Pierwszą szansę na zdobycie bramki miał w 13 min. grający dla Astany Białorusin Mayevski. Po rzucie rożnym strzelał głową nie niepokojony przez obrońców Legii. Spudłował. Potem szansę miał Kucharczyk, którego rajd w polu karnym zakończył się na trzecim obrońcy.
Najlepszą sytuację w 25 min. zmarnował Sadiku. Albańczyk dostał doskonałe dośrodkowanie Hlouska z lewej strony. Niepilnowany strzelił mocno głową, ale w środek bramki Astany i Mokin zdołał odbić piłkę.

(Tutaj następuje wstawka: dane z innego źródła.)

===== config.mk =====
export PLATFORM = sky130hd
export DESIGN_NAME = rambit_bist
export DESIGN_NICKNAME = d
export VERILOG_FILES = /design/src/rtl/rambit_bist.sv
export SDC_FILE = /design/constraint.sdc
export NUM_CORES = 1
export LEC_CHECK = 0
export ABC_CLOCK_PERIOD_IN_PS = 2900
export BUFFER_PORTS_ARGS = -buffer_cell sky130_fd_sc_hd__buf_4
export CELL_PAD_IN_SITES_DETAIL_PLACEMENT = 0
export CELL_PAD_IN_SITES_GLOBAL_PLACEMENT = 2
export CORE_MARGIN = 4
export CORE_UTILIZATION = 24
export CTS_CLUSTER_DIAMETER = 100
export CTS_CLUSTER_SIZE = 30
export DETAILED_ROUTE_END_ITERATION = 10
export GPL_ROUTABILITY_DRIVEN = 0
export PLACE_DENSITY = 0.91
export SLEW_MARGIN = 20
export SYNTH_ARGS = -nofsm -noshare
export SYNTH_HDL_FRONTEND = slang
export SYNTH_SLANG_ARGS = --single-unit

===== constraint.sdc =====
create_clock -name clk -period 2.9 [get_ports clk]
set_input_delay 0.435 -clock clk [delete_from_list [all_inputs] [get_ports clk]]
set_output_delay 0.435 -clock clk [all_outputs]
set_load 0.1 [all_outputs]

Kibice Legii zamarli, gdy prosty błąd przy wyprowadzaniu akcji popełnił Pazdan. Kazachowie nie zdołali jednak skonstruować groźniejszej akcji.
Generalnie w pierwszej połowie Astana nastawiona była na obronę wywalczonej u siebie przewagi (3:1). Grała dobrze, była nieźle zorganizowana w defensywie. O to, żeby warszawianie nie czuli się spokojnie w obronie, dbali dwaj afrykańscy atleci: Kabananga i Twumasi. A Legia - niezbyt mocno - biła głową w mur.
W drugiej połowie Astana wyraźnie się cofnęła, a Legia.. nie była w stanie wypracować nawet dogodnej sytuacji, a co dopiero strzelić bramkę. Do 76 minuty. Wtedy po rzucie rożnym piłki dopadł Jakub Czerwiński i strzałem głową pokonał w końcu Mokina.
To jednak było wszystko, na co stać było Legię. Teraz pozostała jej walka w eliminacjach Ligi Europejskiej.